- Exercise brief
Reproduce the records below exactly, but only between the lines holding "timing.rr.end = u_core.rem_q[0][4]" and "p_per_area_mw_per_mm2 = 537.1", inclusive.

- Exercise material

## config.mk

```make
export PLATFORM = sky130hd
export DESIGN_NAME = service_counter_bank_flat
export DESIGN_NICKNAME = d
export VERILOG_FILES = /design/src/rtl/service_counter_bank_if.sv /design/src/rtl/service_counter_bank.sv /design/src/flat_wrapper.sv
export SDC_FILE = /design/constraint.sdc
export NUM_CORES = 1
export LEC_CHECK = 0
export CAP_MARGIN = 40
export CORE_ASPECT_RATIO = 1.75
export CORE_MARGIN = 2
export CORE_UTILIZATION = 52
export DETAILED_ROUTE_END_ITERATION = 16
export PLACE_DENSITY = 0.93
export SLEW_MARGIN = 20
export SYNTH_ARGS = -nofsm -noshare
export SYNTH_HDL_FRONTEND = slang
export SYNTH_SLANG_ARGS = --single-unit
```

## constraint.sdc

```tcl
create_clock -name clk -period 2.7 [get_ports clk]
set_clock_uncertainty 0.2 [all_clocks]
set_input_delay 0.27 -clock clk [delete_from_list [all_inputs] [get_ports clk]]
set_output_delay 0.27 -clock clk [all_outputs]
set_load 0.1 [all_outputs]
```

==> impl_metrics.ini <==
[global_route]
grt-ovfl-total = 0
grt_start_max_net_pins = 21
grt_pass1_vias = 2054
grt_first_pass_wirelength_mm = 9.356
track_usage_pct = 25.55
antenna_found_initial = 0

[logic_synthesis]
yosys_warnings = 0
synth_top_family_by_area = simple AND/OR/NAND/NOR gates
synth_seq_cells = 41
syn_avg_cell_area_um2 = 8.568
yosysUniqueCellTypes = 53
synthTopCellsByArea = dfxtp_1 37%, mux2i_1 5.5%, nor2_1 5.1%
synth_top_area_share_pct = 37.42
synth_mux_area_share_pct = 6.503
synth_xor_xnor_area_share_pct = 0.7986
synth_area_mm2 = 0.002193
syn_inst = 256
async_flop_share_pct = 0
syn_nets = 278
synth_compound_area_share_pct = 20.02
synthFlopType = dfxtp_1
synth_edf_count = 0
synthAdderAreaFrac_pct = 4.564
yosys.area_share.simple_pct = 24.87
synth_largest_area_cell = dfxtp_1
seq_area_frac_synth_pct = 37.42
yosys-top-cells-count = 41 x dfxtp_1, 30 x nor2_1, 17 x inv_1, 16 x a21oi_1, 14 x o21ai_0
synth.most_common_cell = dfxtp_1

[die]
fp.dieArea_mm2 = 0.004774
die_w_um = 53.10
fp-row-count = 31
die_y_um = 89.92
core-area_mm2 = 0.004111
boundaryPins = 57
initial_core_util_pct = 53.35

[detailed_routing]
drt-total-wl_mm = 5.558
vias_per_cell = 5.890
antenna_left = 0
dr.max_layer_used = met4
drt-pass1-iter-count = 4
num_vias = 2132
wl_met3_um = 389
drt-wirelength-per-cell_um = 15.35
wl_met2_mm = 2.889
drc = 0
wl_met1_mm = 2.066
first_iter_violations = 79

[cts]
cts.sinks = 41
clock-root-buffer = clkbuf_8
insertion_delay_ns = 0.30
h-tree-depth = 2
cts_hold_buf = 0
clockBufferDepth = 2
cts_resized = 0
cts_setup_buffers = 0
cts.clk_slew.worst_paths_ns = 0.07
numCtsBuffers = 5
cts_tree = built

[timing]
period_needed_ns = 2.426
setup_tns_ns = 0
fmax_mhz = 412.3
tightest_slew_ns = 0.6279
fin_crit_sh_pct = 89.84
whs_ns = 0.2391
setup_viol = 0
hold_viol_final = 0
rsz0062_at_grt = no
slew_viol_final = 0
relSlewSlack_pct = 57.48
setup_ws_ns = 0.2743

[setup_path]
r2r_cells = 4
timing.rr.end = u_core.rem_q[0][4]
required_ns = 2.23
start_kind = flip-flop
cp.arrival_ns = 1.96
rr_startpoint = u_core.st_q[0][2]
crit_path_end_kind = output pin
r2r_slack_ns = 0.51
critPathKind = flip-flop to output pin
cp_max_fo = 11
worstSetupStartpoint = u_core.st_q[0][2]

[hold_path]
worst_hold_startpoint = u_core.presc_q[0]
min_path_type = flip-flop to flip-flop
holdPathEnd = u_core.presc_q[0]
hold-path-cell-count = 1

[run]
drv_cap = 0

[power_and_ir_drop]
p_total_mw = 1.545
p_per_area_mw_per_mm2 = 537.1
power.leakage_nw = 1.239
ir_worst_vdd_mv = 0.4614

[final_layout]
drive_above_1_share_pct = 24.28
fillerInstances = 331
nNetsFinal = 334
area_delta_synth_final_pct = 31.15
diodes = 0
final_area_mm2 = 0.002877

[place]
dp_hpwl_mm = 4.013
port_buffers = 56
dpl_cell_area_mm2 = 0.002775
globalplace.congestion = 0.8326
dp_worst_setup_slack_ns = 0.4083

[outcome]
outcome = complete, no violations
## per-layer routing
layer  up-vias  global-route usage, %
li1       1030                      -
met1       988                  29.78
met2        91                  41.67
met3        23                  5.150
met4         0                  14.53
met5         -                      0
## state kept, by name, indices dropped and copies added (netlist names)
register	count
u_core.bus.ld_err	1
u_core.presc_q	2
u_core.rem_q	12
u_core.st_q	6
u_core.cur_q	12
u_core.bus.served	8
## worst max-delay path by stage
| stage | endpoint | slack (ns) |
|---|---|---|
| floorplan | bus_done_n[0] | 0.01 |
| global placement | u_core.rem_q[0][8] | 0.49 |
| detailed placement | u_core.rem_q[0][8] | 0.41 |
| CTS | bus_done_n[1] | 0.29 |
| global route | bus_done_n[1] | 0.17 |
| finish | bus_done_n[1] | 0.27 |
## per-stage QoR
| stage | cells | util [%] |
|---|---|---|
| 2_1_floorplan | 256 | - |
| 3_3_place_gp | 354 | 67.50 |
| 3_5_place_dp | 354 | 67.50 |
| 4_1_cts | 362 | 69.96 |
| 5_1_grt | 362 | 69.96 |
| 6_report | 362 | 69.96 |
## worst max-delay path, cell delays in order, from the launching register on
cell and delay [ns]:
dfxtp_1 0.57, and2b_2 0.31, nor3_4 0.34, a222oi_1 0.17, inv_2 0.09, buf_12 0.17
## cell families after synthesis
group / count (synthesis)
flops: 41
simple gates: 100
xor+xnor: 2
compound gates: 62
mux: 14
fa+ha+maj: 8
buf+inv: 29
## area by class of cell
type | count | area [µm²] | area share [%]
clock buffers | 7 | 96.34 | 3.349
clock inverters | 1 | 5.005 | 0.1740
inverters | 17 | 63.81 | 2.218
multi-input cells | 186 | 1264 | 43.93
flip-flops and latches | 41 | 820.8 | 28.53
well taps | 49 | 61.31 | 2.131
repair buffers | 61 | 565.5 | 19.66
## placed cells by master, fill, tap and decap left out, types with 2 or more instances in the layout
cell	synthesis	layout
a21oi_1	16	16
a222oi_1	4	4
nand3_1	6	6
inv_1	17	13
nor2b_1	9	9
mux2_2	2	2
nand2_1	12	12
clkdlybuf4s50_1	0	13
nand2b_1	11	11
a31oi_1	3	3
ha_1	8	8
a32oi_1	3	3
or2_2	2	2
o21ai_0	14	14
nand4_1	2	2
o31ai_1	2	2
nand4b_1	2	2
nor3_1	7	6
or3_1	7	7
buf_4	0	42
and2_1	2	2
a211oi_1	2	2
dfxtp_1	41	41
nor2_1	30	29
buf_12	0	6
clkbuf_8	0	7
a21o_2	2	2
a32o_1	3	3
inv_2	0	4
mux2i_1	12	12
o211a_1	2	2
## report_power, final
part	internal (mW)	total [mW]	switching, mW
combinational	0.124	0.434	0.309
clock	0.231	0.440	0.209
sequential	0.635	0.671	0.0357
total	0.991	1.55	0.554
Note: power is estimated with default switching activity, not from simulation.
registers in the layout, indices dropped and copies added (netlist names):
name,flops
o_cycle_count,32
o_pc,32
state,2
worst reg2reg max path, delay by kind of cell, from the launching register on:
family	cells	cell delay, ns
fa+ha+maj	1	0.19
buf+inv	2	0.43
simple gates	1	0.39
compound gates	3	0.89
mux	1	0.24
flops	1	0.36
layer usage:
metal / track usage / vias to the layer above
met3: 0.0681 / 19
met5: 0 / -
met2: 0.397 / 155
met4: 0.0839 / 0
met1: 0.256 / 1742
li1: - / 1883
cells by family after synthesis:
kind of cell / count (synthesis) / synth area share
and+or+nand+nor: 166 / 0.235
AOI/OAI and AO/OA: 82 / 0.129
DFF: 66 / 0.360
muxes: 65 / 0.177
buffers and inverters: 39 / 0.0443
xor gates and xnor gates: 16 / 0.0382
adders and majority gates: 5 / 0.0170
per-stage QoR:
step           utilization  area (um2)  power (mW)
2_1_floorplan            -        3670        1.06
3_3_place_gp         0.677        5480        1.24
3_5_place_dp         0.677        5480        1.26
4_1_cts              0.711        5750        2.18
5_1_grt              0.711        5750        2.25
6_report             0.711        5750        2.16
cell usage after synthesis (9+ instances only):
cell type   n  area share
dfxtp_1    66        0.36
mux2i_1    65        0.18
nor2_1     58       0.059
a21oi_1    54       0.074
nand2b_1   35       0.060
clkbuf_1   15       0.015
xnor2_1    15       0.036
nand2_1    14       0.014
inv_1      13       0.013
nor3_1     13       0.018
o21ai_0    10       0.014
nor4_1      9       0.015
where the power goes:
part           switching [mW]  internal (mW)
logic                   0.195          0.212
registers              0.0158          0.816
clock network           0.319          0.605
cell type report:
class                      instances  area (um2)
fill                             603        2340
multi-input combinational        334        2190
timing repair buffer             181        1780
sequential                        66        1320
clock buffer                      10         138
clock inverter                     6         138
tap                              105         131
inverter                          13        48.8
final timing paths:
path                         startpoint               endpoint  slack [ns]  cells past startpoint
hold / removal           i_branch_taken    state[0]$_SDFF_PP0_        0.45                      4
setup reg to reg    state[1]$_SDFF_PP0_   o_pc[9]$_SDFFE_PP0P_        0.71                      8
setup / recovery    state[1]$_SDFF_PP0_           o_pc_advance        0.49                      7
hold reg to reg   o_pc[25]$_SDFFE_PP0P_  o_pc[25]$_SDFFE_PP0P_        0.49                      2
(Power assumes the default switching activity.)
File: src/rtl/ysyx_23060332_ifu_pkg.sv
// Shared types and constants for the NPC instruction fetch unit.
package ysyx_23060332_ifu_pkg;

  typedef logic [31:0] inst_bus_t;
  typedef logic [31:0] inst_addr_bus_t;

  localparam inst_addr_bus_t RESET_PC = 32'h8000_0000;
  localparam inst_bus_t      INST_NOP = 32'h0000_0013;

  typedef enum logic [1:0] {
    IFU_IDLE = 2'd0,
    IFU_REQ  = 2'd1,
    IFU_WAIT = 2'd2,
    IFU_HOLD = 2'd3
  } ifu_state_e;

  // Redirect targets are word addresses; the two low bits are forced to zero.
  function automatic inst_addr_bus_t word_target(input logic [29:0] word_idx);
    return {word_idx, 2'b00};
  endfunction

endpackage

File: src/rtl/ysyx_23060332_ifu.sv
// Instruction fetch unit: one outstanding imem read, instruction held for the IDU
// until consumed, EXU redirects squash whatever is in flight or held.
//
// state | meaning
// IDLE  | first cycle after reset, no request yet
// REQ   | imem_req_valid asserted with pc, waiting for accept
// WAIT  | request accepted, waiting for response (dropped if discard set)
// HOLD  | instruction presented to IDU until fire or redirect
module ysyx_23060332_ifu
  import ysyx_23060332_ifu_pkg::*;
(
  input  logic        clk,
  input  logic        rst,
  output logic        imem_req_valid,
  output logic [31:0] imem_req_addr,
  input  logic        imem_req_ready,
  input  logic        imem_rsp_valid,
  input  logic [31:0] imem_rsp_data,
  input  logic        jump_en,
  input  logic [31:0] jump_addr,
  output logic        inst_valid,
  output logic [31:0] inst_o,
  output logic [31:0] inst_addr,
  input  logic        inst_ready
);

  ifu_state_e     state_q, state_d;
  inst_addr_bus_t pc_q, pc_d;
  inst_bus_t      inst_q;
  inst_addr_bus_t addr_q;
  logic           discard_q, discard_d;
  logic           capture;
  logic           unused_jump_lsb;

  assign unused_jump_lsb = ^jump_addr[1:0];

  always_ff @(posedge clk or posedge rst) begin
    if (rst) begin
      state_q <= IFU_IDLE;
    end else begin
      state_q <= state_d;
    end
  end

  always_comb begin
    state_d   = state_q;
    pc_d      = pc_q;
    discard_d = discard_q;
    capture   = 1'b0;
    case (state_q)
      IFU_IDLE: state_d = IFU_REQ;
      IFU_REQ: begin
        if (imem_req_ready) begin
          state_d   = IFU_WAIT;
          discard_d = jump_en;
        end
      end
      IFU_WAIT: begin
        if (imem_rsp_valid) begin
          if (discard_q || jump_en) begin
            state_d   = IFU_REQ;
            discard_d = 1'b0;
          end else begin
            state_d = IFU_HOLD;
            capture = 1'b1;
          end
        end else if (jump_en) begin
          discard_d = 1'b1;
        end
      end
      IFU_HOLD: begin
        if (jump_en) begin
          state_d = IFU_REQ;
        end else if (inst_ready) begin
          state_d = IFU_REQ;
          pc_d    = pc_q + 32'd4;
        end
      end
      default: state_d = IFU_IDLE;
    endcase
    // Redirect wins over sequential advance everywhere except the reset cycle.
    if (jump_en && (state_q != IFU_IDLE)) begin
      pc_d = word_target(jump_addr[31:2]);
    end
  end

  always_comb begin
    imem_req_valid = (state_q == IFU_REQ);
    imem_req_addr  = pc_q;
    inst_valid     = (state_q == IFU_HOLD) && !jump_en;
    inst_o         = inst_q;
    inst_addr      = addr_q;
  end

  always_ff @(posedge clk or posedge rst) begin
    if (rst) begin
      pc_q      <= RESET_PC;
      discard_q <= 1'b0;
      inst_q    <= INST_NOP;
      addr_q    <= RESET_PC;
    end else begin
      pc_q      <= pc_d;
      discard_q <= discard_d;
      if (capture) begin
        inst_q <= imem_rsp_data;
        addr_q <= pc_q;
      end
    end
  end

endmodule

File: config.mk
export PLATFORM = sky130hd
export DESIGN_NAME = ysyx_23060332_ifu
export DESIGN_NICKNAME = d
export VERILOG_FILES = /design/src/rtl/ysyx_23060332_ifu_pkg.sv /design/src/rtl/ysyx_23060332_ifu.sv
export SDC_FILE = /design/constraint.sdc
export NUM_CORES = 1
export LEC_CHECK = 0
export BUFFER_PORTS_ARGS = -buffer_cell sky130_fd_sc_hd__buf_2
export CAP_MARGIN = 5
export CORE_ASPECT_RATIO = 0.75
export CORE_MARGIN = 2
export CORE_UTILIZATION = 51
export CTS_BUF_LIST = sky130_fd_sc_hd__clkbuf_4 sky130_fd_sc_hd__clkbuf_8
export DETAILED_ROUTE_END_ITERATION = 8
export MAX_ROUTING_LAYER = met4
export PLACE_DENSITY = 0.83
export SYNTH_ARGS = -nofsm -noshare
export SYNTH_HDL_FRONTEND = slang
export SYNTH_SLANG_ARGS = --single-unit
File: constraint.sdc
create_clock -name clk -period 3.1 [get_ports clk]
set_input_delay 0.31 -clock clk [delete_from_list [all_inputs] [get_ports clk]]
set_output_delay 0.31 -clock clk [all_outputs]
set_load 0.005 [all_outputs]
--- src/rtl/risc_dmem.sv ---
// Flip-flop data memory for a small RISC core, with a streaming preload mode
// and saturating CPU read/write access counters.
module risc_dmem #(
    parameter int unsigned DEPTH = 16,
    parameter int unsigned AW    = 4,
    parameter int unsigned DW    = 8
) (
    input  logic          clk,
    input  logic          rst_n,
    input  logic          dmenbl,
    input  logic          rdwr,
    input  logic [AW-1:0] dmaddr,
    input  logic [DW-1:0] dmdatain,
    output logic [DW-1:0] dmdataout,
    input  logic          init_start,
    input  logic          init_valid,
    input  logic [DW-1:0] init_data,
    output logic          init_busy,
    output logic          init_done,
    output logic [7:0]    rd_cnt,
    output logic [7:0]    wr_cnt
);

    typedef enum logic [0:0] {StRun, StLoad} state_e;

    state_e        state_q, state_d;
    logic [AW-1:0] load_cnt_q, load_cnt_d;
    logic [DW-1:0] mem_q [DEPTH];
    logic [DW-1:0] mem_d [DEPTH];
    logic [DW-1:0] dout_q, dout_d;
    logic          done_q, done_d;
    logic [7:0]    rd_cnt_q, rd_cnt_d;
    logic [7:0]    wr_cnt_q, wr_cnt_d;

    always_comb begin
        state_d    = state_q;
        load_cnt_d = load_cnt_q;
        mem_d      = mem_q;
        dout_d     = dout_q;
        done_d     = 1'b0;
        rd_cnt_d   = rd_cnt_q;
        wr_cnt_d   = wr_cnt_q;

        unique case (state_q)
            StRun: begin
                if (dmenbl) begin
                    if (rdwr) begin
                        dout_d = mem_q[dmaddr];
                        if (rd_cnt_q != 8'hFF) begin
                            rd_cnt_d = rd_cnt_q + 8'd1;
                        end
                    end else begin
                        mem_d[dmaddr] = dmdatain;
                        if (wr_cnt_q != 8'hFF) begin
                            wr_cnt_d = wr_cnt_q + 8'd1;
                        end
                    end
                end
                // A CPU access in the same cycle still completes above.
                if (init_start) begin
                    state_d    = StLoad;
                    load_cnt_d = '0;
                end
            end
            StLoad: begin
                if (init_valid) begin
                    mem_d[load_cnt_q] = init_data;
                    if (load_cnt_q == AW'(DEPTH - 1)) begin
                        state_d    = StRun;
                        load_cnt_d = '0;
                        done_d     = 1'b1;
                    end else begin
                        load_cnt_d = load_cnt_q + AW'(1);
                    end
                end
            end
            default: state_d = StRun;
        endcase
    end

    always_ff @(posedge clk or negedge rst_n) begin
        if (!rst_n) begin
            state_q    <= StRun;
            load_cnt_q <= '0;
            dout_q     <= '0;
            done_q     <= 1'b0;
            rd_cnt_q   <= '0;
            wr_cnt_q   <= '0;
            for (int i = 0; i < int'(DEPTH); i++) begin
                mem_q[i] <= '0;
            end
        end else begin
            state_q    <= state_d;
            load_cnt_q <= load_cnt_d;
            dout_q     <= dout_d;
            done_q     <= done_d;
            rd_cnt_q   <= rd_cnt_d;
            wr_cnt_q   <= wr_cnt_d;
            mem_q      <= mem_d;
        end
    end

    assign dmdataout = dout_q;
    assign init_busy = (state_q == StLoad);
    assign init_done = done_q;
    assign rd_cnt    = rd_cnt_q;
    assign wr_cnt    = wr_cnt_q;

endmodule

- Solution below
timing.rr.end = u_core.rem_q[0][4]
required_ns = 2.23
start_kind = flip-flop
cp.arrival_ns = 1.96
rr_startpoint = u_core.st_q[0][2]
crit_path_end_kind = output pin
r2r_slack_ns = 0.51
critPathKind = flip-flop to output pin
cp_max_fo = 11
worstSetupStartpoint = u_core.st_q[0][2]

[hold_path]
worst_hold_startpoint = u_core.presc_q[0]
min_path_type = flip-flop to flip-flop
holdPathEnd = u_core.presc_q[0]
hold-path-cell-count = 1

[run]
drv_cap = 0

[power_and_ir_drop]
p_total_mw = 1.545
p_per_area_mw_per_mm2 = 537.1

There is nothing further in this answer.